(PROBLEM DETAILS): Each line that contains the string "inverter" counts once; report how many such lines appear in the data, as a number only.
- Opening Delimiter -
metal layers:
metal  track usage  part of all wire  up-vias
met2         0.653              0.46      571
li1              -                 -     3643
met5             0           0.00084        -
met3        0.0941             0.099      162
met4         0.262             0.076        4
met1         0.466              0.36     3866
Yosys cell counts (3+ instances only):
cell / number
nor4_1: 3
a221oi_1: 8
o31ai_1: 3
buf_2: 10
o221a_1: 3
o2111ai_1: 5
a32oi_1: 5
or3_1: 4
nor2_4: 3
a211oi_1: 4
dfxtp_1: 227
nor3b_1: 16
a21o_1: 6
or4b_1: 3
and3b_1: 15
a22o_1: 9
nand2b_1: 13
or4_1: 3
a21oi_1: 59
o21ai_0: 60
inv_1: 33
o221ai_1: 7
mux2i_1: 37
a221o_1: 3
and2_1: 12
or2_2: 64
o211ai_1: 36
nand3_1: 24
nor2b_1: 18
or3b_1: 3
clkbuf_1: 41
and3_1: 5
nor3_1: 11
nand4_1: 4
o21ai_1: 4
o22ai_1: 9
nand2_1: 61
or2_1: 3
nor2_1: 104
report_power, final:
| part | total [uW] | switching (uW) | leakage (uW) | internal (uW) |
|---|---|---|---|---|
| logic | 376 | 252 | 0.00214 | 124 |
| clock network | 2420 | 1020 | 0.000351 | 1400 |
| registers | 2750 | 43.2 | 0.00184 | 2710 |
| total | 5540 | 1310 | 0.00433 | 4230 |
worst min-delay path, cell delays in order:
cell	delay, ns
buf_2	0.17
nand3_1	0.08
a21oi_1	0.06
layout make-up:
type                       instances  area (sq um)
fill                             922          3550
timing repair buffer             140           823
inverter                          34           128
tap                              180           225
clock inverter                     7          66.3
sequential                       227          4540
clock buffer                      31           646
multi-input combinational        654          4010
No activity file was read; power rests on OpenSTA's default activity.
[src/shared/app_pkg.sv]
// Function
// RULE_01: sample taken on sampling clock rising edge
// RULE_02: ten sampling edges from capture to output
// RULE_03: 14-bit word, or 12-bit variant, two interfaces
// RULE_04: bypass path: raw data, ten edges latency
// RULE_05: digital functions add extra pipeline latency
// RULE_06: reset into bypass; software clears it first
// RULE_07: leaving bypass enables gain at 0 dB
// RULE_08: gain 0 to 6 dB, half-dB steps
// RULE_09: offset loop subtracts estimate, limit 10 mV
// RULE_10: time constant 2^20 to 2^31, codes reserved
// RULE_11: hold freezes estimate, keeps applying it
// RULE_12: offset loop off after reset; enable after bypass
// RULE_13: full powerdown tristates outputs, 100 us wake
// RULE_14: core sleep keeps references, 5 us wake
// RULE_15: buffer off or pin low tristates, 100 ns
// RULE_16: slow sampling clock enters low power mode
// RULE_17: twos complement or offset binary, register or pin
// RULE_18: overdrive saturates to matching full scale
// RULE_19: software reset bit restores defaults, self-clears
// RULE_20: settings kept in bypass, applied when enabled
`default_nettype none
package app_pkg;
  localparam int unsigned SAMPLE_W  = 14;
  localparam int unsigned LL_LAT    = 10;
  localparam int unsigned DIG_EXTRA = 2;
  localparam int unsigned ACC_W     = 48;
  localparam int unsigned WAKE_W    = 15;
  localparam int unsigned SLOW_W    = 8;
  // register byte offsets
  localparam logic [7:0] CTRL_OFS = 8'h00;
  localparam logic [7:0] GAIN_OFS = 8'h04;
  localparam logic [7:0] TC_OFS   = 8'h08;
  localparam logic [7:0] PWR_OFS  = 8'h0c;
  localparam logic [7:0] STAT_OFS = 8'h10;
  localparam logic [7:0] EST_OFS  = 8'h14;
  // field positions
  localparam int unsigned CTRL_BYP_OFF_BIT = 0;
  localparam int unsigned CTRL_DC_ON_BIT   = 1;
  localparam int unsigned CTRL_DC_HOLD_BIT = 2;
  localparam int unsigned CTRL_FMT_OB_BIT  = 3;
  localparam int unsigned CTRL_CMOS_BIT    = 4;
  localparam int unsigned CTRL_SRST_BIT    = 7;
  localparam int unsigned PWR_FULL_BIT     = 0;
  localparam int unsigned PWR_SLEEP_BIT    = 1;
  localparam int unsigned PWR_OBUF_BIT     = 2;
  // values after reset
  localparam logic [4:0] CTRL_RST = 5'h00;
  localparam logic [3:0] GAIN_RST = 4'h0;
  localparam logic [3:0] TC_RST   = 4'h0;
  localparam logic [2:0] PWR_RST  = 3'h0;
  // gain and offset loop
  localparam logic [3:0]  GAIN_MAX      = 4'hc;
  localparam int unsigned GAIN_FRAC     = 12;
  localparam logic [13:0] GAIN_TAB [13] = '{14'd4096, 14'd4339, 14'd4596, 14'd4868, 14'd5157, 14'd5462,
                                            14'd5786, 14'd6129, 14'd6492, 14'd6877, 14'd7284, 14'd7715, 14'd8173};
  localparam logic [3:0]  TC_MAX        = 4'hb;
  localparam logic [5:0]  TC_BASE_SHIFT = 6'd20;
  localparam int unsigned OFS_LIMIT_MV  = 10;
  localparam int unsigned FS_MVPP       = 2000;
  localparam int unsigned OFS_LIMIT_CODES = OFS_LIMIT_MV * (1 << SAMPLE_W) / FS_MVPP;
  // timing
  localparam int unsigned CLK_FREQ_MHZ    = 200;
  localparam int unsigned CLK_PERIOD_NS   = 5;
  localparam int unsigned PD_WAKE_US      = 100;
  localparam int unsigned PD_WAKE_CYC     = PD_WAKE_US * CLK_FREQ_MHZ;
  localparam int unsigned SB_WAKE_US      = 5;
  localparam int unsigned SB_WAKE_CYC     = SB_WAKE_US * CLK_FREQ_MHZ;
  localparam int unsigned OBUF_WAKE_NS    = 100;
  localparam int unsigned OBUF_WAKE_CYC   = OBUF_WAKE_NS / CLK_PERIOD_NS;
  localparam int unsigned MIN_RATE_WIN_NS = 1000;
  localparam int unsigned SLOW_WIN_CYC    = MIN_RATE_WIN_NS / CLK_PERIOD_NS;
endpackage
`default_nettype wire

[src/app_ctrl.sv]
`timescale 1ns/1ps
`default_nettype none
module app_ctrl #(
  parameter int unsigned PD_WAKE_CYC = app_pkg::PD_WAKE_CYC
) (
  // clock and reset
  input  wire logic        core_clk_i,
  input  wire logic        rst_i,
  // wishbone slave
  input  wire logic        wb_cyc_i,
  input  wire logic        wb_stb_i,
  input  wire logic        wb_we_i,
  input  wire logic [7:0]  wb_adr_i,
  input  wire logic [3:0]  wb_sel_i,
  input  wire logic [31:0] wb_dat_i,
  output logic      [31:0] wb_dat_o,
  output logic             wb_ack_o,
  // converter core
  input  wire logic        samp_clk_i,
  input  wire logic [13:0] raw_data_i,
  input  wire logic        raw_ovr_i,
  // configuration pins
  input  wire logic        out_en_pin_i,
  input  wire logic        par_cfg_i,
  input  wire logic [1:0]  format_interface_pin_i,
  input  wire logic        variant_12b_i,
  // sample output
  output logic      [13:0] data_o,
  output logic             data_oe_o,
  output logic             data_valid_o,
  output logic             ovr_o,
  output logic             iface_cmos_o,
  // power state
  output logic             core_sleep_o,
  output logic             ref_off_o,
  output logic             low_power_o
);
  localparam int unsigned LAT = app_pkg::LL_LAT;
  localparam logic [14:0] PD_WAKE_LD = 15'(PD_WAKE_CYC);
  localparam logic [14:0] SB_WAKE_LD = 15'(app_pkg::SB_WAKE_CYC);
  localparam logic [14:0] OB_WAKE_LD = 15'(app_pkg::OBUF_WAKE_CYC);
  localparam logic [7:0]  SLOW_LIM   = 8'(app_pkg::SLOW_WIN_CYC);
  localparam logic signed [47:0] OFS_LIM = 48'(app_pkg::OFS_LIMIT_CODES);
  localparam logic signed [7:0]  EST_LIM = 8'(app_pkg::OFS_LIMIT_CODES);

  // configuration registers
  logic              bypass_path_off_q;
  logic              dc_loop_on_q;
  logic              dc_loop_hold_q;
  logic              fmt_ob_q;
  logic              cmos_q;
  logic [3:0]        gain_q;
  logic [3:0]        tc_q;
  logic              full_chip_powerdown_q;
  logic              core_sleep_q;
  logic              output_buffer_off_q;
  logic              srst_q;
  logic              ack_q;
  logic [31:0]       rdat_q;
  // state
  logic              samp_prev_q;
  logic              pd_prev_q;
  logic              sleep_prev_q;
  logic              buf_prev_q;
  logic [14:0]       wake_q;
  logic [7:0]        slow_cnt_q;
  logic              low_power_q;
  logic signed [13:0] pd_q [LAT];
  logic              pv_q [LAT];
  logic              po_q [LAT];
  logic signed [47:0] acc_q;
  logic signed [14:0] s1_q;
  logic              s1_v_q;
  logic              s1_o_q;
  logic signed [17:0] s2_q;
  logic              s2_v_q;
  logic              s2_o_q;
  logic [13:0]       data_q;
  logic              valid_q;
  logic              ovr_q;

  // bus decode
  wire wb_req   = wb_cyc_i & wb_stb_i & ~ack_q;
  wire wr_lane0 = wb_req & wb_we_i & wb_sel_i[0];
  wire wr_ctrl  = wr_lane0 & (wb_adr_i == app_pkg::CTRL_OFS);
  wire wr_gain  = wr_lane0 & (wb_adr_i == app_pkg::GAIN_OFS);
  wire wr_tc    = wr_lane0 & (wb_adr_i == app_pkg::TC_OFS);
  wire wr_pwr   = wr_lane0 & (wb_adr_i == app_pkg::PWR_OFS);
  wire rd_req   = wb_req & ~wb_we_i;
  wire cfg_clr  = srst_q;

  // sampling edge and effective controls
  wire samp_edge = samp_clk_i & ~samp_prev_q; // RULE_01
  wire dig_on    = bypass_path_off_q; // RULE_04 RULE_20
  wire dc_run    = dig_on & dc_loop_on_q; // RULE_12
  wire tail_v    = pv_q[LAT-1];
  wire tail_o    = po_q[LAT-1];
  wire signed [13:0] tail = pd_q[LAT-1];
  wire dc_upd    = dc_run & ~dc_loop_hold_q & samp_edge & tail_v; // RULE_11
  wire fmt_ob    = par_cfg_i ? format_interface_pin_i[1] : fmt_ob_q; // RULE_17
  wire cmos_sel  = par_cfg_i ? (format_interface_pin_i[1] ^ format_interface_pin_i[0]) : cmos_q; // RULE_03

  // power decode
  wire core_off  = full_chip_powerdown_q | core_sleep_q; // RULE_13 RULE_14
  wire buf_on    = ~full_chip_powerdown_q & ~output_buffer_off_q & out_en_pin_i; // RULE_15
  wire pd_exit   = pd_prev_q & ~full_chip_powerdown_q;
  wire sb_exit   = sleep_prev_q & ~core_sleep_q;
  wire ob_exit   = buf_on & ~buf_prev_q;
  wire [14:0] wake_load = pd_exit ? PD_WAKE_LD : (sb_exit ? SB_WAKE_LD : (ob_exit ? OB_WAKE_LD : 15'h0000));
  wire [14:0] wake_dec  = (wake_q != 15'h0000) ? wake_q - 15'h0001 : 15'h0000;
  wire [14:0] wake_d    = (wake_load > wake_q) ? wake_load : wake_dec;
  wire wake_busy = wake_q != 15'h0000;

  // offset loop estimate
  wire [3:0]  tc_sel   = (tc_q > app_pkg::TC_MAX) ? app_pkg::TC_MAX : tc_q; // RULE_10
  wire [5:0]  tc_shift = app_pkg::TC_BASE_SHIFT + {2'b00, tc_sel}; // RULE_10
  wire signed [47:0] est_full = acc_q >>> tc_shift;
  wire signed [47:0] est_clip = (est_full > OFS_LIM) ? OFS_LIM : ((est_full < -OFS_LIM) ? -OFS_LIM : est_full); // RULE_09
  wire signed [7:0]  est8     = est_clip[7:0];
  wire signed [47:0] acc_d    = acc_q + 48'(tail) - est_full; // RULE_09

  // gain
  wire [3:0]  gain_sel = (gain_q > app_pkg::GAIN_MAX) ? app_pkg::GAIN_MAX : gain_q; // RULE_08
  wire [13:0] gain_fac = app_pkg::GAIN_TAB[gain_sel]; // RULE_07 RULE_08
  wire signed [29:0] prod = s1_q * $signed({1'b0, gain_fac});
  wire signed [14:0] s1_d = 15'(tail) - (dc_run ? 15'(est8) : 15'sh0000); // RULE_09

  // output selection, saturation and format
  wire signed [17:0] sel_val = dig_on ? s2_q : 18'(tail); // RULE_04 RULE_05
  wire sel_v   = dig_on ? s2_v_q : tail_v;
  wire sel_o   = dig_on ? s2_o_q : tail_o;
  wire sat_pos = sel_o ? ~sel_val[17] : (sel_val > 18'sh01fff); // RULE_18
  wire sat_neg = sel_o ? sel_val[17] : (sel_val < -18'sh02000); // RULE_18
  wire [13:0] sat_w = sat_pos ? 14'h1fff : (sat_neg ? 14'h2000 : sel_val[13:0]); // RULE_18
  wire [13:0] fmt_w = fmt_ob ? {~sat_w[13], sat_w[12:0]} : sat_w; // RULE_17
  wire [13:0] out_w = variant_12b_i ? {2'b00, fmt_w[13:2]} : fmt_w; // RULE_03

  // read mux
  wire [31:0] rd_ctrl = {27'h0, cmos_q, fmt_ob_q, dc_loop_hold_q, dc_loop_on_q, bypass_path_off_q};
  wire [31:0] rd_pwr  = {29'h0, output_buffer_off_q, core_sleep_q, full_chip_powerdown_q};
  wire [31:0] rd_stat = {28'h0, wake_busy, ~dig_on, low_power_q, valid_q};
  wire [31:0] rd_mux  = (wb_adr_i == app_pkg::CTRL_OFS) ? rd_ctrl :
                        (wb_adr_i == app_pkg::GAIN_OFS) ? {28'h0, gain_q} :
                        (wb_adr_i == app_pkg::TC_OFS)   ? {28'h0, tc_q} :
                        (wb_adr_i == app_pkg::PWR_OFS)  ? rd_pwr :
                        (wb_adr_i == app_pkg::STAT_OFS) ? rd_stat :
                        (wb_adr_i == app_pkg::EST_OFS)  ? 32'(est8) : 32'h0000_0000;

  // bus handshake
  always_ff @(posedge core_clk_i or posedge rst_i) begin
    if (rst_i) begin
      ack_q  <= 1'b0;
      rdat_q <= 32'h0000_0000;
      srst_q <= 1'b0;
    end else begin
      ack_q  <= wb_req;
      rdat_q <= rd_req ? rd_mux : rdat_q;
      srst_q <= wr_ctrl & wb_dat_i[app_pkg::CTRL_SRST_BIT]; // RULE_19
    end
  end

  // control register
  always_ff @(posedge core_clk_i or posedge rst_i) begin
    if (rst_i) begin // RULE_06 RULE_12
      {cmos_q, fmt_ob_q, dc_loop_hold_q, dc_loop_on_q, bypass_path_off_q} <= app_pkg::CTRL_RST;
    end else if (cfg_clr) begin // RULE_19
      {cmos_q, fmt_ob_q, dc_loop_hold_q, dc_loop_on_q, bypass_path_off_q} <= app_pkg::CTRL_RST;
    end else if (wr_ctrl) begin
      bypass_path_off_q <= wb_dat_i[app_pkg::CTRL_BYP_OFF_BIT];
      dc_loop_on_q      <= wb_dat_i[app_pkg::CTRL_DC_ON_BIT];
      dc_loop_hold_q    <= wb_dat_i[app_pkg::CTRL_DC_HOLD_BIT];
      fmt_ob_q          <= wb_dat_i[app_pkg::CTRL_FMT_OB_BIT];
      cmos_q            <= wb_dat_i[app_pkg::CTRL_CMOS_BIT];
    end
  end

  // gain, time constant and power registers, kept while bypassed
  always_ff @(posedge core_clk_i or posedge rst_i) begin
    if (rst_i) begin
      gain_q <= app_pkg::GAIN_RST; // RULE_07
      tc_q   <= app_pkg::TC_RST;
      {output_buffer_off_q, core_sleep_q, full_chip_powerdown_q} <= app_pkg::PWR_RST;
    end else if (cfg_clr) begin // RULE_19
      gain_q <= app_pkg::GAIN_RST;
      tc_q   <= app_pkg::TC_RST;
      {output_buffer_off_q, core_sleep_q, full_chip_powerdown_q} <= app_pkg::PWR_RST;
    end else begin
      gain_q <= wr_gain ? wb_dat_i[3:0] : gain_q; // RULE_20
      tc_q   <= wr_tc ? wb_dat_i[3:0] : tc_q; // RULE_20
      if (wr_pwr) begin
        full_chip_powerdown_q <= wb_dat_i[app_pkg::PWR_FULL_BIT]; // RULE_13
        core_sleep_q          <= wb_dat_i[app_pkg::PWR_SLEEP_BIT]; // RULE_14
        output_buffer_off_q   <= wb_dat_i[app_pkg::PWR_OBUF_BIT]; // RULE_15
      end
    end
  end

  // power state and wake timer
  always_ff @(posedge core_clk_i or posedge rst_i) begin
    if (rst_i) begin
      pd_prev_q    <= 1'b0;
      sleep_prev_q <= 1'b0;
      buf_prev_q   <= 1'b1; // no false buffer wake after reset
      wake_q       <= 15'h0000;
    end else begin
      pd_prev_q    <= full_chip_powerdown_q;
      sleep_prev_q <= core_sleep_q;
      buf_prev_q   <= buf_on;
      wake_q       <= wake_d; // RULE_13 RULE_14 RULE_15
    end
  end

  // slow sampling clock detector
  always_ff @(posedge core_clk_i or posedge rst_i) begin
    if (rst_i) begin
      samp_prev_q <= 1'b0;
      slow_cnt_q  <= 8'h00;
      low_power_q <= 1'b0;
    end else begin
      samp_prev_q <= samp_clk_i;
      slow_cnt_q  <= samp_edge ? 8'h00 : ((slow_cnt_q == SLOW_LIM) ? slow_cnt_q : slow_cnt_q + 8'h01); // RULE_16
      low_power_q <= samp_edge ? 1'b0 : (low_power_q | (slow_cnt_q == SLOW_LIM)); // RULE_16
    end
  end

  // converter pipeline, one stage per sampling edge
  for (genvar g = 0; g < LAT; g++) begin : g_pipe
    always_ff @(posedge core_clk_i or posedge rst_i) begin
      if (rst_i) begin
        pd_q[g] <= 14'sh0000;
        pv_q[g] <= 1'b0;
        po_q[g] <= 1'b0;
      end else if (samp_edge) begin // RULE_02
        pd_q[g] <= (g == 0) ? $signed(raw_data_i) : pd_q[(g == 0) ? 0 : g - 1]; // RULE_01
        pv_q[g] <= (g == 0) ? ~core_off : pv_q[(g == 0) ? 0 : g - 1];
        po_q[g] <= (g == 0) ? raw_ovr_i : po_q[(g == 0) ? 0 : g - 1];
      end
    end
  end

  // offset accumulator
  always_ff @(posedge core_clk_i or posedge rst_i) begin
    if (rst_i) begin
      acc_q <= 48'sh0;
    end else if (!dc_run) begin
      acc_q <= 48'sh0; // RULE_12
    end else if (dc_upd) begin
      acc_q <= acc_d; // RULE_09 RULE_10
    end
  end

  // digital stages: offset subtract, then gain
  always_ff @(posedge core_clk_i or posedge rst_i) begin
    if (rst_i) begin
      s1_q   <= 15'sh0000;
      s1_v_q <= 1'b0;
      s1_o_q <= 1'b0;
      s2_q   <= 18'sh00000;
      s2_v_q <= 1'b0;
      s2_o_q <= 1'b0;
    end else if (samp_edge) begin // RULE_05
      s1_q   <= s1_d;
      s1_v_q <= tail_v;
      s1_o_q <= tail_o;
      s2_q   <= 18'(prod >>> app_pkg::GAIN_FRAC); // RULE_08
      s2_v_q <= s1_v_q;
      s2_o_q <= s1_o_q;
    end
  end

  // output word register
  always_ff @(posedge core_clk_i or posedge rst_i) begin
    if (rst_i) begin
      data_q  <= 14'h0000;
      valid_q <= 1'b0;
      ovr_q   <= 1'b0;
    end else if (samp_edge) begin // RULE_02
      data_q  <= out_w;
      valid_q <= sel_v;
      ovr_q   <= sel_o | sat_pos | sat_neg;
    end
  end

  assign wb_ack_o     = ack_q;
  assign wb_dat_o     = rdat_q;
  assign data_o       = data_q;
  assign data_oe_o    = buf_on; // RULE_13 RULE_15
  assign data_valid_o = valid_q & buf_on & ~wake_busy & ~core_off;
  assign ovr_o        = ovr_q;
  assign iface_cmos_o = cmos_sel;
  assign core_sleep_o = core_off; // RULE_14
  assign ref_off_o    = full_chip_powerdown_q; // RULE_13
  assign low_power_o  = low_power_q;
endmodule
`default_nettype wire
- Closing Delimiter -
(SOLUTION FOR THIS PROBLEM): 2